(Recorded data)

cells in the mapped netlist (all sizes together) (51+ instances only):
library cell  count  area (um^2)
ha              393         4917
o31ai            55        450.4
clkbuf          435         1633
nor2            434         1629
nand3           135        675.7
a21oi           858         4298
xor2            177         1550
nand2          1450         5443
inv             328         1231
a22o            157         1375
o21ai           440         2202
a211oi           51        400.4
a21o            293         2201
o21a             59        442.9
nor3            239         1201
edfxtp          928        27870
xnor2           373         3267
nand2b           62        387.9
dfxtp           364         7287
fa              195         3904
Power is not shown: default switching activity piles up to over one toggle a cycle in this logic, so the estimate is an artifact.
File: config.mk
export PLATFORM = sky130hd
export DESIGN_NAME = load_store_unit
export DESIGN_NICKNAME = d
export VERILOG_FILES = /design/src/rtl/load_store_unit.sv
export SDC_FILE = /design/constraint.sdc
export NUM_CORES = 1
export LEC_CHECK = 0
export BUFFER_PORTS_ARGS = -buffer_cell sky130_fd_sc_hd__buf_4
export CAP_MARGIN = 20
export CORE_MARGIN = 1.5
export CORE_UTILIZATION = 45
export CTS_BUF_LIST = sky130_fd_sc_hd__clkbuf_4 sky130_fd_sc_hd__clkbuf_8
export DETAILED_ROUTE_END_ITERATION = 10
export GPL_ROUTABILITY_DRIVEN = 0
export PLACE_DENSITY = 0.76
export SLEW_MARGIN = 20
export SYNTH_ARGS = -nofsm -noshare
export SYNTH_HDL_FRONTEND = slang
export SYNTH_SLANG_ARGS = --single-unit
File: constraint.sdc
create_clock -name clk -period 3.5 [get_ports clk]
set_input_delay 0.7 -clock clk [delete_from_list [all_inputs] [get_ports clk]]
set_output_delay 0.7 -clock clk [all_outputs]
set_load 0.02 [all_outputs]
[config.mk]
export PLATFORM = sky130hd
export DESIGN_NAME = pipe_ctrl
export DESIGN_NICKNAME = d
export VERILOG_FILES = /design/src/rtl/pipe_ctrl.sv
export SDC_FILE = /design/constraint.sdc
export NUM_CORES = 1
export LEC_CHECK = 0
export CORE_ASPECT_RATIO = 2
export CORE_MARGIN = 2
export CORE_UTILIZATION = 29
export DETAILED_ROUTE_END_ITERATION = 16
export GPL_ROUTABILITY_DRIVEN = 0
export GPL_TIMING_DRIVEN = 0
export HOLD_SLACK_MARGIN = 0.15
export PLACE_DENSITY = 0.8
export SETUP_SLACK_MARGIN = 0.05
export SYNTH_ARGS = -nofsm -noshare
export SYNTH_HDL_FRONTEND = slang
export SYNTH_SLANG_ARGS = --single-unit
[constraint.sdc]
create_clock -name i_clk -period 2.3 [get_ports i_clk]
set_input_delay 0.345 -clock i_clk [delete_from_list [all_inputs] [get_ports i_clk]]
set_output_delay 0.345 -clock i_clk [all_outputs]
set_load 0.005 [all_outputs]
module tilelink_arbiter_nto1 #(
    parameter int N     = 2,
    parameter int TL_DW = 32,
    parameter int TL_AW = 32,
    parameter int TL_RS = 4,
    parameter int TL_SZ = 4,
    localparam int MW   = $clog2(N),
    localparam int SW   = TL_RS + MW,
    localparam int BW   = TL_DW / 8
) (
    input  logic                         tilelink_clock_i,
    input  logic                         tilelink_reset_i,
    // master-side A
    input  logic [N-1:0][2:0]            master_a_opcode,
    input  logic [N-1:0][2:0]            master_a_param,
    input  logic [N-1:0][TL_SZ-1:0]      master_a_size,
    input  logic [N-1:0][TL_RS-1:0]      master_a_source,
    input  logic [N-1:0][TL_AW-1:0]      master_a_address,
    input  logic [N-1:0][BW-1:0]         master_a_mask,
    input  logic [N-1:0][TL_DW-1:0]      master_a_data,
    input  logic [N-1:0]                 master_a_corrupt,
    input  logic [N-1:0]                 master_a_valid,
    output logic [N-1:0]                 master_a_ready,
    // master-side D
    output logic [N-1:0][2:0]            master_d_opcode,
    output logic [N-1:0][1:0]            master_d_param,
    output logic [N-1:0][TL_SZ-1:0]      master_d_size,
    output logic [N-1:0][TL_RS-1:0]      master_d_source,
    output logic [N-1:0]                 master_d_denied,
    output logic [N-1:0]                 master_d_corrupt,
    output logic [N-1:0]                 master_d_valid,
    output logic [N-1:0][TL_DW-1:0]      master_d_data,
    input  logic [N-1:0]                 master_d_ready,
    // slave-side A
    output logic [2:0]                   slave_a_opcode,
    output logic [2:0]                   slave_a_param,
    output logic [TL_SZ-1:0]             slave_a_size,
    output logic [SW-1:0]                slave_a_source,
    output logic [TL_AW-1:0]             slave_a_address,
    output logic [BW-1:0]                slave_a_mask,
    output logic [TL_DW-1:0]             slave_a_data,
    output logic                         slave_a_corrupt,
    output logic                         slave_a_valid,
    input  logic                         slave_a_ready,
    // slave-side D
    input  logic [2:0]                   slave_d_opcode,
    input  logic [1:0]                   slave_d_param,
    input  logic [TL_SZ-1:0]             slave_d_size,
    input  logic [SW-1:0]                slave_d_source,
    input  logic                         slave_d_denied,
    input  logic                         slave_d_corrupt,
    input  logic                         slave_d_valid,
    input  logic [TL_DW-1:0]             slave_d_data,
    output logic                         slave_d_ready
);
    localparam int LGB = $clog2(BW);

    typedef enum logic {IDLE, BURST} state_t;

    typedef struct packed {
        logic [2:0]       opcode;
        logic [2:0]       param;
        logic [TL_SZ-1:0] size;
        logic [SW-1:0]    source;
        logic [TL_AW-1:0] address;
        logic [BW-1:0]    mask;
        logic [TL_DW-1:0] data;
        logic             corrupt;
    } a_req_t;

    state_t        state, state_d;
    logic [MW-1:0] rr_ptr, rr_d;
    logic [MW-1:0] lock_idx, lock_d;
    logic [11:0]   beats_left, beats_d;

    logic [MW-1:0] sel;
    logic [MW-1:0] grant_idx;
    logic          a_fire;
    logic          a_multi;
    logic [11:0]   burst_rem;
    a_req_t        a_req;

    logic [MW-1:0] d_idx;
    logic          d_in_range;
    logic [N-1:0]  d_hit;

    function automatic logic [MW-1:0] wrap_inc(input logic [MW-1:0] x);
        if (int'(x) == N - 1) return '0;
        else                  return x + 1'b1;
    endfunction

    // Round-robin search: first valid master starting at rr_ptr, wrapping mod N.
    always_comb begin
        logic found;
        found = 1'b0;
        sel   = rr_ptr;
        for (int k = 0; k < N; k++) begin
            if (!found && master_a_valid[(int'(rr_ptr) + k) % N]) begin
                found = 1'b1;
                sel   = MW'((int'(rr_ptr) + k) % N);
            end
        end
    end

    // A-channel grant and ready steering; a locked burst ignores other masters.
    always_comb begin
        master_a_ready = '0;
        if (state == BURST) begin
            grant_idx                = lock_idx;
            slave_a_valid            = master_a_valid[lock_idx];
            master_a_ready[lock_idx] = slave_a_ready;
        end else begin
            grant_idx     = sel;
            slave_a_valid = |master_a_valid;
            if (|master_a_valid) master_a_ready[sel] = slave_a_ready;
        end
    end

    assign a_req.opcode  = master_a_opcode[grant_idx];
    assign a_req.param   = master_a_param[grant_idx];
    assign a_req.size    = master_a_size[grant_idx];
    assign a_req.source  = {grant_idx, master_a_source[grant_idx]};
    assign a_req.address = master_a_address[grant_idx];
    assign a_req.mask    = master_a_mask[grant_idx];
    assign a_req.data    = master_a_data[grant_idx];
    assign a_req.corrupt = master_a_corrupt[grant_idx];

    assign slave_a_opcode  = a_req.opcode;
    assign slave_a_param   = a_req.param;
    assign slave_a_size    = a_req.size;
    assign slave_a_source  = a_req.source;
    assign slave_a_address = a_req.address;
    assign slave_a_mask    = a_req.mask;
    assign slave_a_data    = a_req.data;
    assign slave_a_corrupt = a_req.corrupt;

    assign a_fire = slave_a_valid & slave_a_ready;

    // Only Puts larger than one data beat carry payload across several beats;
    // a Get is one A beat regardless of size.
    assign a_multi   = ((slave_a_opcode == 3'd0) || (slave_a_opcode == 3'd1)) &&
                       (slave_a_size > TL_SZ'(LGB));
    assign burst_rem = (12'd1 << (slave_a_size - TL_SZ'(LGB))) - 12'd1;

    // State register; reset drops any lock immediately.
    always_ff @(posedge tilelink_clock_i) begin
        if (tilelink_reset_i) begin
            state      <= IDLE;
            rr_ptr     <= '0;
            lock_idx   <= '0;
            beats_left <= '0;
        end else begin
            state      <= state_d;
            rr_ptr     <= rr_d;
            lock_idx   <= lock_d;
            beats_left <= beats_d;
        end
    end

    // Next-state: lock on the first beat of a burst, rotate priority on release.
    always_comb begin
        state_d = state;
        rr_d    = rr_ptr;
        lock_d  = lock_idx;
        beats_d = beats_left;
        if (a_fire) begin
            case (state)
                IDLE: begin
                    if (a_multi) begin
                        state_d = BURST;
                        lock_d  = sel;
                        beats_d = burst_rem;
                    end else begin
                        rr_d = wrap_inc(sel);
                    end
                end
                BURST: begin
                    beats_d = beats_left - 12'd1;
                    if (beats_left == 12'd1) begin
                        state_d = IDLE;
                        rr_d    = wrap_inc(lock_idx);
                    end
                end
                default: ;
            endcase
        end
    end

    // D routing: an index beyond N is sunk so the slave never stalls on it.
    assign d_idx      = slave_d_source[SW-1:TL_RS];
    assign d_in_range = int'(d_idx) < N;

    always_comb begin
        d_hit = '0;
        if (d_in_range) d_hit[d_idx] = 1'b1;
    end

    assign slave_d_ready = d_in_range ? master_d_ready[d_idx] : 1'b1;

    for (genvar g = 0; g < N; g++) begin : g_d_lane
        tilelink_arbiter_nto1_d_lane #(
            .TL_DW (TL_DW),
            .TL_RS (TL_RS),
            .TL_SZ (TL_SZ)
        ) u_d_lane (
            .hit              (d_hit[g]),
            .d_valid          (slave_d_valid),
            .d_opcode         (slave_d_opcode),
            .d_param          (slave_d_param),
            .d_size           (slave_d_size),
            .d_source         (slave_d_source[TL_RS-1:0]),
            .d_denied         (slave_d_denied),
            .d_corrupt        (slave_d_corrupt),
            .d_data           (slave_d_data),
            .master_d_valid   (master_d_valid[g]),
            .master_d_opcode  (master_d_opcode[g]),
            .master_d_param   (master_d_param[g]),
            .master_d_size    (master_d_size[g]),
            .master_d_source  (master_d_source[g]),
            .master_d_denied  (master_d_denied[g]),
            .master_d_corrupt (master_d_corrupt[g]),
            .master_d_data    (master_d_data[g])
        );
    end

    // A locked master must hold its beat until the slave accepts it.
    a_burst_stable: assert property (@(posedge tilelink_clock_i) disable iff (tilelink_reset_i)
        (state == BURST && slave_a_valid && !slave_a_ready) |=> $stable(a_req));

endmodule


===== config.mk =====
export PLATFORM = sky130hd
export DESIGN_NAME = tilelink_arbiter_nto1
export DESIGN_NICKNAME = d
export VERILOG_FILES = /design/src/rtl/tilelink_arbiter_nto1.sv
export SDC_FILE = /design/constraint.sdc
export NUM_CORES = 1
export LEC_CHECK = 0
export CORE_AREA = 3 3 158 160
export CTS_CLUSTER_SIZE = 30
export DETAILED_ROUTE_END_ITERATION = 6
export DIE_AREA = 0 0 161 163
export GPL_ROUTABILITY_DRIVEN = 0
export SYNTH_ARGS = -nofsm -noshare
export SYNTH_HDL_FRONTEND = slang
export SYNTH_HIERARCHICAL = 1
export SYNTH_SLANG_ARGS = --single-unit

===== constraint.sdc =====
create_clock -name tilelink_clock_i -period 3.21 [get_ports tilelink_clock_i]
set_input_delay 0.642 -clock tilelink_clock_i [delete_from_list [all_inputs] [get_ports tilelink_clock_i]]
set_output_delay 0.642 -clock tilelink_clock_i [all_outputs]
set_load 0.03 [all_outputs]
$ cat src/rtl/joystick_input.sv
// Joystick front end for the snake game: synchronizes and debounces four raw
// contacts, turns presses into a pending turn, and commits it on step_tick.
module joystick_input #(
  parameter int unsigned DEBOUNCE_CYCLES = 250000,
  parameter bit          ACTIVE_LOW      = 1'b1
) (
  input  logic       clk,
  input  logic       reset,
  input  logic       joy_up,
  input  logic       joy_right,
  input  logic       joy_down,
  input  logic       joy_left,
  input  logic       step_tick,
  output logic [1:0] direction,
  output logic       turn_pulse,
  output logic       pending_valid
);

  typedef enum logic [1:0] {
    TOP_DIR    = 2'd0,
    RIGHT_DIR  = 2'd1,
    BOTTOM_DIR = 2'd2,
    LEFT_DIR   = 2'd3
  } dir_t;

  localparam logic [19:0] DEB_LIMIT = 20'(DEBOUNCE_CYCLES);

  logic [3:0]  raw_lines;
  logic [3:0]  sync_1;
  logic [3:0]  sync_2;
  logic [3:0]  pressed_sync;
  logic [3:0]  debounced;
  logic [3:0]  press_evt;
  logic [19:0] deb_count [4];

  dir_t dir_q;
  dir_t pending_dir;
  dir_t press_dir;
  dir_t cand_dir;
  logic press_any;
  logic cand_valid;
  logic cand_legal;

  // Bit index matches the direction encoding, so bit 0 is up and bit 3 is left.
  assign raw_lines    = {joy_left, joy_down, joy_right, joy_up};
  assign pressed_sync = ACTIVE_LOW ? ~sync_2 : sync_2;

  always_ff @(posedge clk) begin
    if (reset) begin
      sync_1 <= {4{ACTIVE_LOW}};
      sync_2 <= {4{ACTIVE_LOW}};
    end else begin
      sync_1 <= raw_lines;
      sync_2 <= sync_1;
    end
  end

  // press_evt is a one-cycle pulse on the debounced released->pressed flip.
  always_ff @(posedge clk) begin
    if (reset) begin
      debounced <= '0;
      press_evt <= '0;
      for (int i = 0; i < 4; i++) deb_count[i] <= '0;
    end else begin
      press_evt <= '0;
      for (int i = 0; i < 4; i++) begin
        if (pressed_sync[i] == debounced[i]) begin
          deb_count[i] <= '0;
        end else if (deb_count[i] == DEB_LIMIT) begin
          debounced[i]    <= pressed_sync[i];
          press_evt[i]    <= pressed_sync[i];
          deb_count[i]    <= '0;
        end else begin
          deb_count[i] <= deb_count[i] + 20'd1;
        end
      end
    end
  end

  always_comb begin
    press_any = |press_evt;
    press_dir = TOP_DIR;
    if (press_evt[0])      press_dir = TOP_DIR;
    else if (press_evt[1]) press_dir = RIGHT_DIR;
    else if (press_evt[2]) press_dir = BOTTOM_DIR;
    else if (press_evt[3]) press_dir = LEFT_DIR;

    cand_valid = press_any | pending_valid;
    cand_dir   = press_any ? press_dir : pending_dir;
    // Reversal is judged against the direction held right now, at commit time.
    cand_legal = cand_valid && (cand_dir != dir_q) && (cand_dir != (dir_q ^ 2'b10));
  end

  always_ff @(posedge clk) begin
    if (reset) begin
      dir_q         <= TOP_DIR;
      pending_dir   <= TOP_DIR;
      pending_valid <= 1'b0;
      turn_pulse    <= 1'b0;
    end else begin
      turn_pulse <= 1'b0;
      if (step_tick) begin
        pending_valid <= 1'b0;
        if (cand_legal) begin
          dir_q      <= cand_dir;
          turn_pulse <= 1'b1;
        end
      end else if (press_any) begin
        pending_dir   <= press_dir;
        pending_valid <= 1'b1;
      end
    end
  end

  assign direction = dir_q;

endmodule

$ cat config.mk
export PLATFORM = sky130hd
export DESIGN_NAME = joystick_input
export DESIGN_NICKNAME = d
export VERILOG_FILES = /design/src/rtl/joystick_input.sv
export SDC_FILE = /design/constraint.sdc
export NUM_CORES = 1
export LEC_CHECK = 0
export ABC_CLOCK_PERIOD_IN_PS = 4400
export CAP_MARGIN = 10
export CORE_MARGIN = 3
export CORE_UTILIZATION = 40
export CTS_BUF_LIST = sky130_fd_sc_hd__clkbuf_8
export DETAILED_ROUTE_END_ITERATION = 12
export PLACE_DENSITY = 0.61
export SLEW_MARGIN = 5
export SYNTH_ARGS = -nofsm -noshare
export SYNTH_HDL_FRONTEND = slang
export SYNTH_SLANG_ARGS = --single-unit
$ cat constraint.sdc
create_clock -name clk -period 4.4 [get_ports clk]
set_input_delay 0.66 -clock clk [delete_from_list [all_inputs] [get_ports clk]]
set_output_delay 0.66 -clock clk [all_outputs]
set_load 0.01 [all_outputs]
==> results.json <==
{
  "critPathKind": "flop to flop",
  "worst_slew_pin_slew_ns": 0.662,
  "synth_top_area_share_pct": 45.3,
  "synth.area.top_cells": "edfxtp_1, dfxtp_1, nor2_1, xnor2_1, xor2_1",
  "syn_to_final_growth_pct": 15.4,
  "rows": 41,
  "power_density_nw_per_um2": 303,
  "worstHoldPathCells": 1,
  "drcViolationCount": 0,
  "routedWlPerCell_um": 12.1,
  "antenna_found_initial": 0,
  "drt_first_pass_iters": 4,
  "switchingPower_mw": 0.418,
  "fmax_mhz": 428,
  "clk_pin_slew_worst_paths_ns": 0.09,
  "intPower_mw": 1.44,
  "synth_ff_type": "edfxtp_1",
  "drt_iter0_markers": 193,
  "cts_max_level": 3,
  "die_x_um": 121,
  "clock_latency_ns": 0.39,
  "cts_made_buffers": 9,
  "slew-limit-headroom_pct": 55.6,
  "setup_tns_ns": 0,
  "nNetsFinal": 619,
  "antennaDiodeCount": 0,
  "ys_seq_area_share_pct": 53.6,
  "critPathArrivalTime_ns": 2.47,
  "skew_ns": 0.0133,
  "critPathCaptureType": "flop",
  "core_area_um2": 12800,
  "post-route-period-util_pct": 53.1,
  "finalInstanceArea_um2": 6120,
  "pwr-share-seq_pct": 60.0,
  "max-cap-violations": 0,
  "grt_pass1_wl_um": 16600,
  "track_usage_pct": 14.0,
  "synth_top_area_cell": "edfxtp_1",
  "critPathRequiredTime_ns": 4.54,
  "cts_root_buf": "clkbuf_8",
  "r2r_cells": 7,
  "wl_um": 9480,
  "grt-ovfl-total": 0,
  "synth_cells": 512,
  "reg2reg_to": "deb_count[1][13]",
  "setup_violations": 0,
  "reg2reg_from": "deb_count[1][0]",
  "pwr-share-comb_pct": 4.4,
  "cts_buffer_depth": 2,
  "critPathSlowestCell": "o21ai_1",
  "power_leakage_nw": 2.05,
  "hold_viol": 0,
  "gp_congestion": 0.767,
  "path_cells": "inv_1 > ha_1 > nor4b_1 > nand3_1 > o21ai_1 > buf_4 > nor2_1",
  "cp-start-kind": "flop",
  "slew_violations": 0,
  "vias": 3889,
  "grt_max_degree": 21,
  "tritoncts": "yes",
  "yosysWarnings": 0,
  "max-vdd-ir-drop_mv": 0.146,
  "hold_start": "sync_1[1]",
  "hold_ws_ns": 0.414,
  "dieArea_um2": 14700,
  "dp_hpwl_um": 6860,
  "postPlaceCellArea_um2": 5890,
  "p_clk_share_pct": 35.5,
  "grt_pass1_vias": 3763,
  "min_path_type": "flop to flop",
  "synth_area_um2": 5300,
  "numClockSinks": 102,
  "hold_end": "sync_2[1]",
  "period_minus_slack_ns": 2.34,
  "io_pins": 11,
  "ant_nets": 0,
  "start_util_pct": 41.5,
  "synthArstFlopShare_pct": 0,
  "syn_area_per_cell_um2": 10.4,
  "sw_frac_of_total_pct": 22.5,
  "crit_path_max_incr_delay_ns": 0.56,
  "critPathMaxFanout": 11,
  "cts_setup_buffers": 0,
  "synth_seq_cells": 102,
  "synth_edf_count": 80,
  "die_h_um": 121,
  "drive_above_1_share_pct": 5.75,
  "status": "completed",
  "rsz0062_at_grt": "false",
  "synth_cell_type_count": 43,
  "r2r_setup_slack_ns": 2.06,
  "ctsResizeCount": 0,
  "via_per_inst": 4.98,
  "place.port_buffers": 10,
  "cts_hold_buf": 0,
  "nFillCells": 1219
}
==> power by group through the flow <==
stage / Combinational [mW] / Sequential (mW) / Clock [mW]
2_1_floorplan: 0.0648 / 1.12 / 0
3_3_place_gp: 0.0794 / 1.13 / 0
3_5_place_dp: 0.0810 / 1.14 / 0
4_1_cts: 0.0815 / 1.11 / 0.686
5_1_grt: 0.0958 / 1.12 / 0.720
6_report: 0.0825 / 1.11 / 0.659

# Work required:
Please give back only the lines between the first line of the entries and the line with "export CAP_MARGIN = 20", both ends included, word for word.

# Task response:
cells in the mapped netlist (all sizes together) (51+ instances only):
library cell  count  area (um^2)
ha              393         4917
o31ai            55        450.4
clkbuf          435         1633
nor2            434         1629
nand3           135        675.7
a21oi           858         4298
xor2            177         1550
nand2          1450         5443
inv             328         1231
a22o            157         1375
o21ai           440         2202
a211oi           51        400.4
a21o            293         2201
o21a             59        442.9
nor3            239         1201
edfxtp          928        27870
xnor2           373         3267
nand2b           62        387.9
dfxtp           364         7287
fa              195         3904
Power is not shown: default switching activity piles up to over one toggle a cycle in this logic, so the estimate is an artifact.
File: config.mk
export PLATFORM = sky130hd
export DESIGN_NAME = load_store_unit
export DESIGN_NICKNAME = d
export VERILOG_FILES = /design/src/rtl/load_store_unit.sv
export SDC_FILE = /design/constraint.sdc
export NUM_CORES = 1
export LEC_CHECK = 0
export BUFFER_PORTS_ARGS = -buffer_cell sky130_fd_sc_hd__buf_4
export CAP_MARGIN = 20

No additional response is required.